### What to produce
Gather every line from the entries below that includes "default".

### Data excerpts

--*--

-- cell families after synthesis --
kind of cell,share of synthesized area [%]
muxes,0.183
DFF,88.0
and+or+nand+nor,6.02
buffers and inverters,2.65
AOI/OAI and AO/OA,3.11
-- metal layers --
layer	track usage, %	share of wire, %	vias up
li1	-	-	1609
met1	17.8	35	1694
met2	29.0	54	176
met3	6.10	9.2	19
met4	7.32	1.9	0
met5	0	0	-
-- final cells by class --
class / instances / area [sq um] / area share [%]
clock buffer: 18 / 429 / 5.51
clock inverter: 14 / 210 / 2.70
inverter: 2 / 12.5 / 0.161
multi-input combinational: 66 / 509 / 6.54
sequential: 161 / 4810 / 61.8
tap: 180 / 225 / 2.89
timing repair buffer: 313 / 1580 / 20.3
File: src/common/rv_consts.svh
`ifndef RV_CONSTS_SVH
`define RV_CONSTS_SVH

`define XLEN      32
`define NUM_REGS  32
`define ZERO_REG  5'd0
`define TRUE      1'b1
`define FALSE     1'b0

// fields: funct7 _ rs2 _ rs1 _ funct3 _ rd _ opcode
`define RV32_LUI    32'b????????????????????_?????_0110111
`define RV32_AUIPC  32'b????????????????????_?????_0010111
`define RV32_JAL    32'b????????????????????_?????_1101111
`define RV32_JALR   32'b???????_?????_?????_000_?????_1100111
`define RV32_BEQ    32'b???????_?????_?????_000_?????_1100011
`define RV32_BNE    32'b???????_?????_?????_001_?????_1100011
`define RV32_BLT    32'b???????_?????_?????_100_?????_1100011
`define RV32_BGE    32'b???????_?????_?????_101_?????_1100011
`define RV32_BLTU   32'b???????_?????_?????_110_?????_1100011
`define RV32_BGEU   32'b???????_?????_?????_111_?????_1100011
`define RV32_LB     32'b???????_?????_?????_000_?????_0000011
`define RV32_LH     32'b???????_?????_?????_001_?????_0000011
`define RV32_LW     32'b???????_?????_?????_010_?????_0000011
`define RV32_LBU    32'b???????_?????_?????_100_?????_0000011
`define RV32_LHU    32'b???????_?????_?????_101_?????_0000011
`define RV32_SB     32'b???????_?????_?????_000_?????_0100011
`define RV32_SH     32'b???????_?????_?????_001_?????_0100011
`define RV32_SW     32'b???????_?????_?????_010_?????_0100011
`define RV32_ADDI   32'b???????_?????_?????_000_?????_0010011
`define RV32_SLTI   32'b???????_?????_?????_010_?????_0010011
`define RV32_SLTIU  32'b???????_?????_?????_011_?????_0010011
`define RV32_XORI   32'b???????_?????_?????_100_?????_0010011
`define RV32_ORI    32'b???????_?????_?????_110_?????_0010011
`define RV32_ANDI   32'b???????_?????_?????_111_?????_0010011
`define RV32_SLLI   32'b0000000_?????_?????_001_?????_0010011
`define RV32_SRLI   32'b0000000_?????_?????_101_?????_0010011
`define RV32_SRAI   32'b0100000_?????_?????_101_?????_0010011
`define RV32_ADD    32'b0000000_?????_?????_000_?????_0110011
`define RV32_SUB    32'b0100000_?????_?????_000_?????_0110011
`define RV32_SLL    32'b0000000_?????_?????_001_?????_0110011
`define RV32_SLT    32'b0000000_?????_?????_010_?????_0110011
`define RV32_SLTU   32'b0000000_?????_?????_011_?????_0110011
`define RV32_XOR    32'b0000000_?????_?????_100_?????_0110011
`define RV32_SRL    32'b0000000_?????_?????_101_?????_0110011
`define RV32_SRA    32'b0100000_?????_?????_101_?????_0110011
`define RV32_OR     32'b0000000_?????_?????_110_?????_0110011
`define RV32_AND    32'b0000000_?????_?????_111_?????_0110011
`define RV32_MUL    32'b0000001_?????_?????_000_?????_0110011
`define RV32_MULH   32'b0000001_?????_?????_001_?????_0110011
`define RV32_MULHSU 32'b0000001_?????_?????_010_?????_0110011
`define RV32_MULHU  32'b0000001_?????_?????_011_?????_0110011
`define RV32_CSRRW  32'b???????_?????_?????_001_?????_1110011
`define RV32_CSRRS  32'b???????_?????_?????_010_?????_1110011
`define RV32_CSRRC  32'b???????_?????_?????_011_?????_1110011
`define WFI         32'b0001000_00101_00000_000_00000_1110011

`endif
File: src/common/rv_pkg.sv
`include "rv_consts.svh"

package rv_pkg;

	typedef logic [`XLEN-1:0] word_t;
	typedef logic [`XLEN-1:0] addr_t;
	typedef logic [4:0]       reg_idx_t;

	typedef union packed {
		logic [31:0] raw;
		struct packed {
			logic [6:0] funct7;
			reg_idx_t   rs2;
			reg_idx_t   rs1;
			logic [2:0] funct3;
			reg_idx_t   rd;
			logic [6:0] opcode;
		} r;
	} inst_t;

	typedef enum logic [1:0] {OPA_IS_RS1, OPA_IS_PC, OPA_IS_ZERO} alu_opa_sel_e;

	typedef enum logic [2:0] {
		OPB_IS_RS2, OPB_IS_I_IMM, OPB_IS_S_IMM, OPB_IS_B_IMM, OPB_IS_U_IMM, OPB_IS_J_IMM
	} alu_opb_sel_e;

	typedef enum logic {DEST_NONE, DEST_RD} dest_sel_e;

	typedef enum logic [3:0] {
		ADD, SUB, SLT, SLTU, AND, OR, XOR, SLL, SRL, SRA, MUL, MULH, MULHSU, MULHU
	} alu_func_e;

	typedef struct packed {
		logic  valid;
		inst_t inst;
		addr_t pc;
	} fetch_pkt_t;

	typedef struct packed {
		alu_opa_sel_e opa_sel;
		alu_opb_sel_e opb_sel;
		dest_sel_e    dest_sel;
		alu_func_e    alu_func;
		logic         rd_mem;
		logic         wr_mem;
		logic         cond_branch;
		logic         uncond_branch;
		logic         csr_op;
		logic         halt;
		logic         illegal;
		logic         valid;   // fetch valid and not illegal
	} ctrl_t;

	typedef struct packed {
		ctrl_t    ctrl;
		addr_t    pc;
		reg_idx_t rs1_idx;
		reg_idx_t rs2_idx;
		word_t    rs1_val;
		word_t    rs2_val;
		reg_idx_t dest;   // x0 when nothing is written
		word_t    imm;
	} issue_pkt_t;

	typedef struct packed {
		logic     valid;
		reg_idx_t dest;
		word_t    result;   // link value for jumps
		addr_t    target;
		logic     cond_branch;
		logic     uncond_branch;
		logic     rd_mem;
		logic     wr_mem;
		logic     csr_op;
		logic     halt;
		logic     illegal;
	} exec_pkt_t;

	typedef exec_pkt_t retire_pkt_t;

endpackage

File: src/execute/alu_stage.sv
`include "rv_consts.svh"

module alu_stage import rv_pkg::*; (
	input  logic        clock,
	input  logic        rst,
	input  issue_pkt_t  issue,
	input  retire_pkt_t ret_fwd,
	output exec_pkt_t   exec
);

	word_t               rs1, rs2;
	word_t               opa, opb;
	word_t               alu_res;
	addr_t               link;
	logic [2*`XLEN-1:0]  mul_a, mul_b, prod;
	exec_pkt_t           exec_nxt;

	// does an older result write the register we read
	function automatic logic fwd_hit(input exec_pkt_t src, input reg_idx_t idx);
		return src.valid && !src.illegal && src.dest != `ZERO_REG && src.dest == idx;
	endfunction

	assign rs1 = fwd_hit(exec, issue.rs1_idx)    ? exec.result :
		fwd_hit(ret_fwd, issue.rs1_idx) ? ret_fwd.result : issue.rs1_val;
	assign rs2 = fwd_hit(exec, issue.rs2_idx)    ? exec.result :
		fwd_hit(ret_fwd, issue.rs2_idx) ? ret_fwd.result : issue.rs2_val;

	always_comb begin
		case (issue.ctrl.opa_sel)
			OPA_IS_PC:   opa = issue.pc;
			OPA_IS_ZERO: opa = '0;
			default:     opa = rs1;
		endcase
		opb = (issue.ctrl.opb_sel == OPB_IS_RS2) ? rs2 : issue.imm;
	end

	// one 64 bit multiplier, operands extended per variant
	assign mul_a = (issue.ctrl.alu_func == MULH || issue.ctrl.alu_func == MULHSU) ?
		{{`XLEN{opa[`XLEN-1]}}, opa} : {{`XLEN{1'b0}}, opa};
	assign mul_b = (issue.ctrl.alu_func == MULH) ?
		{{`XLEN{opb[`XLEN-1]}}, opb} : {{`XLEN{1'b0}}, opb};
	assign prod  = mul_a * mul_b;

	always_comb begin
		case (issue.ctrl.alu_func)
			SUB:                  alu_res = opa - opb;
			SLT:                  alu_res = {{(`XLEN-1){1'b0}}, $signed(opa) < $signed(opb)};
			SLTU:                 alu_res = {{(`XLEN-1){1'b0}}, opa < opb};
			AND:                  alu_res = opa & opb;
			OR:                   alu_res = opa | opb;
			XOR:                  alu_res = opa ^ opb;
			SLL:                  alu_res = opa << opb[4:0];
			SRL:                  alu_res = opa >> opb[4:0];
			SRA:                  alu_res = $signed(opa) >>> opb[4:0];
			MUL:                  alu_res = prod[`XLEN-1:0];
			MULH, MULHSU, MULHU:  alu_res = prod[2*`XLEN-1:`XLEN];
			default:              alu_res = opa + opb;
		endcase
	end

	assign link = issue.pc + 4;

	always_comb begin
		exec_nxt.valid         = issue.ctrl.valid;
		exec_nxt.dest          = issue.dest;
		exec_nxt.result        = issue.ctrl.uncond_branch ? link : alu_res;
		exec_nxt.target        = '0;
		if (issue.ctrl.uncond_branch) begin
			exec_nxt.target    = alu_res;
			if (issue.ctrl.opa_sel == OPA_IS_RS1)
				exec_nxt.target[0] = 1'b0;   // jalr
		end
		exec_nxt.cond_branch   = issue.ctrl.cond_branch;
		exec_nxt.uncond_branch = issue.ctrl.uncond_branch;
		exec_nxt.rd_mem        = issue.ctrl.rd_mem;
		exec_nxt.wr_mem        = issue.ctrl.wr_mem;
		exec_nxt.csr_op        = issue.ctrl.csr_op;
		exec_nxt.halt          = issue.ctrl.halt;
		exec_nxt.illegal       = issue.ctrl.illegal;
	end

	always_ff @(posedge clock) begin
		if (rst) begin
			exec.valid   <= `FALSE;
			exec.illegal <= `FALSE;
		end else begin
			exec <= exec_nxt;
		end
	end

	// decoder must never mark an issued op as both branch kinds
	assert property (@(posedge clock) disable iff (rst)
		issue.ctrl.valid |-> !(issue.ctrl.cond_branch && issue.ctrl.uncond_branch));

endmodule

--*--

### Result of the task
			default:     opa = rs1;
			default:              alu_res = opa + opb;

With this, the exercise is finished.